DATA RECORDS Start Marker

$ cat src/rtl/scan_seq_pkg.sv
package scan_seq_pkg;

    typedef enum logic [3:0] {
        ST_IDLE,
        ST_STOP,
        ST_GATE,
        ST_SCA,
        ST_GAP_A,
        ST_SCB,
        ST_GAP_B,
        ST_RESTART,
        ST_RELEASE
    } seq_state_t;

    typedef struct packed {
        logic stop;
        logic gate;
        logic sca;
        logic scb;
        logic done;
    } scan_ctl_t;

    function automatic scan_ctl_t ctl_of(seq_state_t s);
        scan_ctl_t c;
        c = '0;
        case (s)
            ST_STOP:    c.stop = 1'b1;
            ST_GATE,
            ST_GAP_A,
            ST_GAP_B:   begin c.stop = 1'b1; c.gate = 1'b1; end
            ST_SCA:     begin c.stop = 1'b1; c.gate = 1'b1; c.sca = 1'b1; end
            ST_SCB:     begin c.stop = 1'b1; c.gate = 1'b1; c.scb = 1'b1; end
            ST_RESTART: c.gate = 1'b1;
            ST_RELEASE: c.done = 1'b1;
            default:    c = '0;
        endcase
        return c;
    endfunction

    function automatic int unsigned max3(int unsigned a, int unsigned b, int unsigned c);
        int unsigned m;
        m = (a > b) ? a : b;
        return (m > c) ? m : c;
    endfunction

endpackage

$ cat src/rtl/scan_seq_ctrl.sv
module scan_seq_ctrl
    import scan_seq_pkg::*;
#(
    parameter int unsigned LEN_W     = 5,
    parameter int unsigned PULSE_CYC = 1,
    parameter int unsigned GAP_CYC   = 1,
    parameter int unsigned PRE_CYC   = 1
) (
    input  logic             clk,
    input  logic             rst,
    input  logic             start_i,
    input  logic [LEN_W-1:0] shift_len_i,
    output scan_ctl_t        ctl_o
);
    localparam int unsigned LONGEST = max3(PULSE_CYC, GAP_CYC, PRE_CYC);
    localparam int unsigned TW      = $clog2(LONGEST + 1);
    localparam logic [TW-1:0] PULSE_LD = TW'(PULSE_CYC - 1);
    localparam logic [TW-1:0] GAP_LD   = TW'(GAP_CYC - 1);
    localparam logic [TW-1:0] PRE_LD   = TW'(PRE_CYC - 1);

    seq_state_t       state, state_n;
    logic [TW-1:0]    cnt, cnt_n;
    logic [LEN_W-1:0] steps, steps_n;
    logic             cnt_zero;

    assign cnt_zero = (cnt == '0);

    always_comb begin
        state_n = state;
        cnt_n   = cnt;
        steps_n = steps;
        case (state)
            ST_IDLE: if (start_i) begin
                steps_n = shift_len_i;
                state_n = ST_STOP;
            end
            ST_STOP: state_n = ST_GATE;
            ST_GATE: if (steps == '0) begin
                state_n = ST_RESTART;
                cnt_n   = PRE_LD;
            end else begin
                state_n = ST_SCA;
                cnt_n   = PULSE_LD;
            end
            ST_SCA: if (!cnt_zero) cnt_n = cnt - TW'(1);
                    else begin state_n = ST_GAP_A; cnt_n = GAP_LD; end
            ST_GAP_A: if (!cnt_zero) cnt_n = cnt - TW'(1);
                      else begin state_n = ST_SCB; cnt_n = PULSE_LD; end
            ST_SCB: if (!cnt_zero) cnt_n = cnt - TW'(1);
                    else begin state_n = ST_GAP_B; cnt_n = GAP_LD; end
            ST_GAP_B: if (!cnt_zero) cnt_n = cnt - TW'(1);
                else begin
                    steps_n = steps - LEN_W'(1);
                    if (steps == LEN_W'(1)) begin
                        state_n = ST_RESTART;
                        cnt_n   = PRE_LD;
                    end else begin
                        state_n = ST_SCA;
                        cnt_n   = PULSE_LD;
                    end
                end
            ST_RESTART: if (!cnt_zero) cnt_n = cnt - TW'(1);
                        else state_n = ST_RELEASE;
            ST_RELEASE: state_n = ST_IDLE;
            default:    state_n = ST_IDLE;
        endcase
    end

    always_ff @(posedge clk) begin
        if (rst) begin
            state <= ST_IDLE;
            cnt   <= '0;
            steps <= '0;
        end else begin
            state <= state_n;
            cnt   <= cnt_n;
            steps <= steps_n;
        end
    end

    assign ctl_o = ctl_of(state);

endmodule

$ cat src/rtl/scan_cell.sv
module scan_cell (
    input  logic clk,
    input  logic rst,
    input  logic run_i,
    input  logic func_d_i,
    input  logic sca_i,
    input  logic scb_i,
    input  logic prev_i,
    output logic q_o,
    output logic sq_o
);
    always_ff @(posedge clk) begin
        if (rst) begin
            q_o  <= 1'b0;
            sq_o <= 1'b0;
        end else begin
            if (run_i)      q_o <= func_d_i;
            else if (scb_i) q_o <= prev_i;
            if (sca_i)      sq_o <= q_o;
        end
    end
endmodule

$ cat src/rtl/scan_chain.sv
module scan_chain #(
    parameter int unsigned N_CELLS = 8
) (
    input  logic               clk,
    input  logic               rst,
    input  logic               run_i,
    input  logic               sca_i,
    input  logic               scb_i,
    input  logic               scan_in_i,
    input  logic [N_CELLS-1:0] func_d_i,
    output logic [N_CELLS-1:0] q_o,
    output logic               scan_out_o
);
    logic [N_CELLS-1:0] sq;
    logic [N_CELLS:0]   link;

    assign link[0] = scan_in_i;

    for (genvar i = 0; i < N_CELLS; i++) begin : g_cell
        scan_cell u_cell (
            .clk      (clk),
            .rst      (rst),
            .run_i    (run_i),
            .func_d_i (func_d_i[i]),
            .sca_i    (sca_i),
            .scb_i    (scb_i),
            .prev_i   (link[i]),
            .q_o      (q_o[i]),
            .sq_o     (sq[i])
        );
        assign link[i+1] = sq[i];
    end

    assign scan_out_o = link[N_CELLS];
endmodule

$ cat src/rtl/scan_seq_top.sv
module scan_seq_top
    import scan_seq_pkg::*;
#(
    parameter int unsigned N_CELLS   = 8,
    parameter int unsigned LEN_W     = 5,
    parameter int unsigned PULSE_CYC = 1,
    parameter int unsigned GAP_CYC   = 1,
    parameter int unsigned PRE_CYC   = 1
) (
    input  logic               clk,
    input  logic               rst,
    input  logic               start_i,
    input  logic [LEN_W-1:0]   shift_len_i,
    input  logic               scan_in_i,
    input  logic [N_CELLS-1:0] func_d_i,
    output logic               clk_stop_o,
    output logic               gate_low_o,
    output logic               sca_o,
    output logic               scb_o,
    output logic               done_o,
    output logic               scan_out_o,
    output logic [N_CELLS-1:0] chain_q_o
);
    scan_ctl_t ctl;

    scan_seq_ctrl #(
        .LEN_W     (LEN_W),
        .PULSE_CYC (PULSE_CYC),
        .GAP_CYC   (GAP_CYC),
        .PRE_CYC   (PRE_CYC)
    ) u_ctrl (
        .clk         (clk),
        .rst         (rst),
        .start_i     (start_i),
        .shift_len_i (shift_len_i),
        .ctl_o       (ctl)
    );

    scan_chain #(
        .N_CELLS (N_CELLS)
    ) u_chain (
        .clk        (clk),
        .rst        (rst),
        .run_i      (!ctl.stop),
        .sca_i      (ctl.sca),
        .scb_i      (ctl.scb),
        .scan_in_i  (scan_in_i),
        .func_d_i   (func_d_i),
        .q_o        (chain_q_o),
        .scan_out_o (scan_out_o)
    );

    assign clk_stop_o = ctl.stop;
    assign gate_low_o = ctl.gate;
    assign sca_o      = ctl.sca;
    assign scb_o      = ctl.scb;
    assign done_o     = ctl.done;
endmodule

DATA RECORDS End Marker
DATA RECORDS Start Marker

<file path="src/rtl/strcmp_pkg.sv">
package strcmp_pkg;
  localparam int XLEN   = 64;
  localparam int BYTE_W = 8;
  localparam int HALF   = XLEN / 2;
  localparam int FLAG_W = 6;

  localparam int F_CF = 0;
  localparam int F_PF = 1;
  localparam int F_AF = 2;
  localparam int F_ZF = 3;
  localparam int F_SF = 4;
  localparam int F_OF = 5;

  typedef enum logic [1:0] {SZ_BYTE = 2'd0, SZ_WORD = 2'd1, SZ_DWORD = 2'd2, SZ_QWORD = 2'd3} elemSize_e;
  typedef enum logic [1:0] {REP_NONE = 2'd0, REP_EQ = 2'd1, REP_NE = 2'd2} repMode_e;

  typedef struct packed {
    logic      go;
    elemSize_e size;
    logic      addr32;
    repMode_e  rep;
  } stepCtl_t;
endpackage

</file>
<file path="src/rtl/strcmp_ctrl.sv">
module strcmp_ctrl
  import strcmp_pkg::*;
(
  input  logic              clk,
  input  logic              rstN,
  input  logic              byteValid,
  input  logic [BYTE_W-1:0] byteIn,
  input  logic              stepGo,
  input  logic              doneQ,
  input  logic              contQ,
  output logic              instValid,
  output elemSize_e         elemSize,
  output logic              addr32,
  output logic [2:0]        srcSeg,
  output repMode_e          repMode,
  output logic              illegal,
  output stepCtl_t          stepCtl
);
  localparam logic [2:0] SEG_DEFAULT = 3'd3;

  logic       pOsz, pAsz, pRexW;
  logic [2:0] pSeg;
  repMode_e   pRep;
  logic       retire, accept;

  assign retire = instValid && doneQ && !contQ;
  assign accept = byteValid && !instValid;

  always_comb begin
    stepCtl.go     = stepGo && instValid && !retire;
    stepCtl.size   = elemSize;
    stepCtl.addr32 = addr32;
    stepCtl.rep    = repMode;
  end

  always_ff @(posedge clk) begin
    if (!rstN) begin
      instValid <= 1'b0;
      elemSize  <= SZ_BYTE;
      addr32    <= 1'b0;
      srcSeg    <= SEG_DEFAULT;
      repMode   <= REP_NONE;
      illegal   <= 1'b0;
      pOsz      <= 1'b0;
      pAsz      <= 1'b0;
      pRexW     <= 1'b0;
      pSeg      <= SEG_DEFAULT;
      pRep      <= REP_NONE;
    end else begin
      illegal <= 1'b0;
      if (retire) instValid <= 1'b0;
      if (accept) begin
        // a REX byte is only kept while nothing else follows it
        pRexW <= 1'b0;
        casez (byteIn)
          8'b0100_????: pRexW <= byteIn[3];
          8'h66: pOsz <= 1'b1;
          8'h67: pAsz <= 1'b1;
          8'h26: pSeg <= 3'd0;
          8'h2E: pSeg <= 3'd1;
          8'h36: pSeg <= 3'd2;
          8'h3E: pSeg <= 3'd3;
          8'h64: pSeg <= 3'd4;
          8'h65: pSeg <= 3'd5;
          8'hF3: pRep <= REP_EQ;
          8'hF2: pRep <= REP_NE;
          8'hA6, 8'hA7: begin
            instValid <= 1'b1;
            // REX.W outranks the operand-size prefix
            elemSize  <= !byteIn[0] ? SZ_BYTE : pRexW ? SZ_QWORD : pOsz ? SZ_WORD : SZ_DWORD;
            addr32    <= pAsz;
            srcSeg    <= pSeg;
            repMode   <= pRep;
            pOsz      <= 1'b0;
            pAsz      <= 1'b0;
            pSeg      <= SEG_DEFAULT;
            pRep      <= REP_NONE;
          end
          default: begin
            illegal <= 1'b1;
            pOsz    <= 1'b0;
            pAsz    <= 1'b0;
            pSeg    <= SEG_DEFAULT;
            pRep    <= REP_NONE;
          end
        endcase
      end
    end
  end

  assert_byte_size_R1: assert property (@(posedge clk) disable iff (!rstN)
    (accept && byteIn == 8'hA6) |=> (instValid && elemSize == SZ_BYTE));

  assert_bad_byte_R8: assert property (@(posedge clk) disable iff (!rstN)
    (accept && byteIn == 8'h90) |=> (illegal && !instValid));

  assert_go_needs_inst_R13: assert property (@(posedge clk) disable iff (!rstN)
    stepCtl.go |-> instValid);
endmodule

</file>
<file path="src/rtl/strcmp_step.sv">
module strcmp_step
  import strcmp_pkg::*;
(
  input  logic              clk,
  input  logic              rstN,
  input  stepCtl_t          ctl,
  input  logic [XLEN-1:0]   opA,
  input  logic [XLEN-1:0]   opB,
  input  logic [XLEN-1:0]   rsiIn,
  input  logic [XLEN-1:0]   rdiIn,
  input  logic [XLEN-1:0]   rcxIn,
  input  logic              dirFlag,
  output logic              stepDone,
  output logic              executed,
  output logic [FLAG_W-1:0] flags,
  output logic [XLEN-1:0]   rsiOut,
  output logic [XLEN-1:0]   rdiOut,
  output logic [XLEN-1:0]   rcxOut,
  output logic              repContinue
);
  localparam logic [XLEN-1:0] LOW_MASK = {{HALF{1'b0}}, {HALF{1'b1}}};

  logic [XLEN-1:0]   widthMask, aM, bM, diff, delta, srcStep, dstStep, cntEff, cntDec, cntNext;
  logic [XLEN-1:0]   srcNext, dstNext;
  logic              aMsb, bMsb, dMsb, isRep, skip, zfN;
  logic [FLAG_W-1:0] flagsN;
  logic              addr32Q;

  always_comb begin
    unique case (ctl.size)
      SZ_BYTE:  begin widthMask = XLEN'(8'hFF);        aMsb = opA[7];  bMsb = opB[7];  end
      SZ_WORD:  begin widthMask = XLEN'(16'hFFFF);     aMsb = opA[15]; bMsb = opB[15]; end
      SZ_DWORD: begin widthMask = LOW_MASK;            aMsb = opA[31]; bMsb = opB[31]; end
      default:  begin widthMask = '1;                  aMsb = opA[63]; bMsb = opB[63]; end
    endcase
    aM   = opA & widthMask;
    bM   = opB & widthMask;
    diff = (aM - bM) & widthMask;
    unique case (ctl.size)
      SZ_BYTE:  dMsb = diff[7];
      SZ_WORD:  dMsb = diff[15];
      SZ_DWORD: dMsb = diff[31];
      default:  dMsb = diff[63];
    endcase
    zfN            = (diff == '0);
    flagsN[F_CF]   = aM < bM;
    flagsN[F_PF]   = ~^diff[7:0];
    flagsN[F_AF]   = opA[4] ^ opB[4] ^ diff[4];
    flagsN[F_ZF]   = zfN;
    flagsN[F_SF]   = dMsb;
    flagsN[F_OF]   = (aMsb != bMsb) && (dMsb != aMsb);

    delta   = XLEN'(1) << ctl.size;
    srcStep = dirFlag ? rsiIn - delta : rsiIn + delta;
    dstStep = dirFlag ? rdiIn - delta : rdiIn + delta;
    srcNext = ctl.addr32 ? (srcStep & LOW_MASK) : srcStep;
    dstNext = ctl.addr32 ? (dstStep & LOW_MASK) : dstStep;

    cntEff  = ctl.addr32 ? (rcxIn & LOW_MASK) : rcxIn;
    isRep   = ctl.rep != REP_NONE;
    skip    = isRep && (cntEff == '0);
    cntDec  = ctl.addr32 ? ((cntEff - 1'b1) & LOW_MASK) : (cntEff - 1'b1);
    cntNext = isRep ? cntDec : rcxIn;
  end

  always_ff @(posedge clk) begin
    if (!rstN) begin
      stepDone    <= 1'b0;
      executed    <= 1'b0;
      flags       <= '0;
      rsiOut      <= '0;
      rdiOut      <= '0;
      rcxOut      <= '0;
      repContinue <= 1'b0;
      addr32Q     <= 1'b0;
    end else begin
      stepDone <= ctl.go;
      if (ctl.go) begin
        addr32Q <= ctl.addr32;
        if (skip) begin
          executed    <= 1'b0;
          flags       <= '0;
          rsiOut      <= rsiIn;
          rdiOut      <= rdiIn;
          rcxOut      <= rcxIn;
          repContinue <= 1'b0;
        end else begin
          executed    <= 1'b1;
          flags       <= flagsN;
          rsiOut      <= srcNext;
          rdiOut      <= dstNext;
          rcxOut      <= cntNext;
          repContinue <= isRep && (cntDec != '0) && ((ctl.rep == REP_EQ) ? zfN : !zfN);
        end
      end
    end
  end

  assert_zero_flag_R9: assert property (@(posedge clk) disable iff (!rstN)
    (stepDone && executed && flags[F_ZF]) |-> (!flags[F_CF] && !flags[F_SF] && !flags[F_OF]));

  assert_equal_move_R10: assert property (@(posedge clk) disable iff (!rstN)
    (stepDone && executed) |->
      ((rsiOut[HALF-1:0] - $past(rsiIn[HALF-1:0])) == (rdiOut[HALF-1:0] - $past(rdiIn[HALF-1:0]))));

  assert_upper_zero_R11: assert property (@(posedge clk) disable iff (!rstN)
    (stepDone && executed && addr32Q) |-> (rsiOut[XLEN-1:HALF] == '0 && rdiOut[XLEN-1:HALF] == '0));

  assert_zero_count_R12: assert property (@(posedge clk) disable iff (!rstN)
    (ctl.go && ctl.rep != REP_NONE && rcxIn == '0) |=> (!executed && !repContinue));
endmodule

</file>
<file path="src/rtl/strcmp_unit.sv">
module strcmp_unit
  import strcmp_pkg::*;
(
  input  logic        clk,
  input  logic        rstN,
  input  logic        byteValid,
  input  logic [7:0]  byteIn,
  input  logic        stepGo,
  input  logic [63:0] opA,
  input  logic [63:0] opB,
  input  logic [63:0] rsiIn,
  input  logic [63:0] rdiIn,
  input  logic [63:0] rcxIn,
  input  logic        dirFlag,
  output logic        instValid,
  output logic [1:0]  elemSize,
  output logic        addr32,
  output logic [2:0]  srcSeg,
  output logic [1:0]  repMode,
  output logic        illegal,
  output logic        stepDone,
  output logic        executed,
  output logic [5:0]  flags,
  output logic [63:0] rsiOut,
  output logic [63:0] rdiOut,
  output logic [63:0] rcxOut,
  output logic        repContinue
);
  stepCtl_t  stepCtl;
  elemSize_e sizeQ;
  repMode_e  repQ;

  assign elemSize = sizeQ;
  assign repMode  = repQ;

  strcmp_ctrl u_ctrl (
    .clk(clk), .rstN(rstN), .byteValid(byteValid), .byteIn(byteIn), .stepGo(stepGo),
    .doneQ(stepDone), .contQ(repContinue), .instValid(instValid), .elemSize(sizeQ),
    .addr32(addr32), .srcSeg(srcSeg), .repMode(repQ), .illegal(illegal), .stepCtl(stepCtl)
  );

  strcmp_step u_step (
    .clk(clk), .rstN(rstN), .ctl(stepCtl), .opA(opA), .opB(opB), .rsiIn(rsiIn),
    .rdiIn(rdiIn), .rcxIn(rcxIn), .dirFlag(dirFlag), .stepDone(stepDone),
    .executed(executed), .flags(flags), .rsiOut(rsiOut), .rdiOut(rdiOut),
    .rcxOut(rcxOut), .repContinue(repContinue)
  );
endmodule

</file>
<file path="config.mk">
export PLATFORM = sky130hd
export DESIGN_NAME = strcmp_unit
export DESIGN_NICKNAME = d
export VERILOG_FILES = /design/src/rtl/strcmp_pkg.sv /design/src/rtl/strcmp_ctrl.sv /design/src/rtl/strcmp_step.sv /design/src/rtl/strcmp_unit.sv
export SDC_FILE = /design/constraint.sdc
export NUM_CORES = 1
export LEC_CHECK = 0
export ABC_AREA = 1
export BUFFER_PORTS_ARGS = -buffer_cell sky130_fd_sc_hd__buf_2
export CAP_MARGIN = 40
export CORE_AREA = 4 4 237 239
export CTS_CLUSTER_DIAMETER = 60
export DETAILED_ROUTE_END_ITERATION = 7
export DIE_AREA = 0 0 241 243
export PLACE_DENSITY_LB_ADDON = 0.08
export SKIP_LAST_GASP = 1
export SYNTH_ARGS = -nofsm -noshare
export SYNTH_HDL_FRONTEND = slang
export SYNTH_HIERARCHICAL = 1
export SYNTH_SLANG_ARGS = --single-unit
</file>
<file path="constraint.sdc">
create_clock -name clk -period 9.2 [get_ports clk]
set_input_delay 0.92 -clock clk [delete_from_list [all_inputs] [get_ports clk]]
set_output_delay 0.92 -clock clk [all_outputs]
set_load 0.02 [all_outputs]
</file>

DATA RECORDS End Marker

▶ _TASK_: Your answer should be a single number: the count of lines in the material above that contain "enum".

▶ _REPLY TO THE EXERCISE_: 3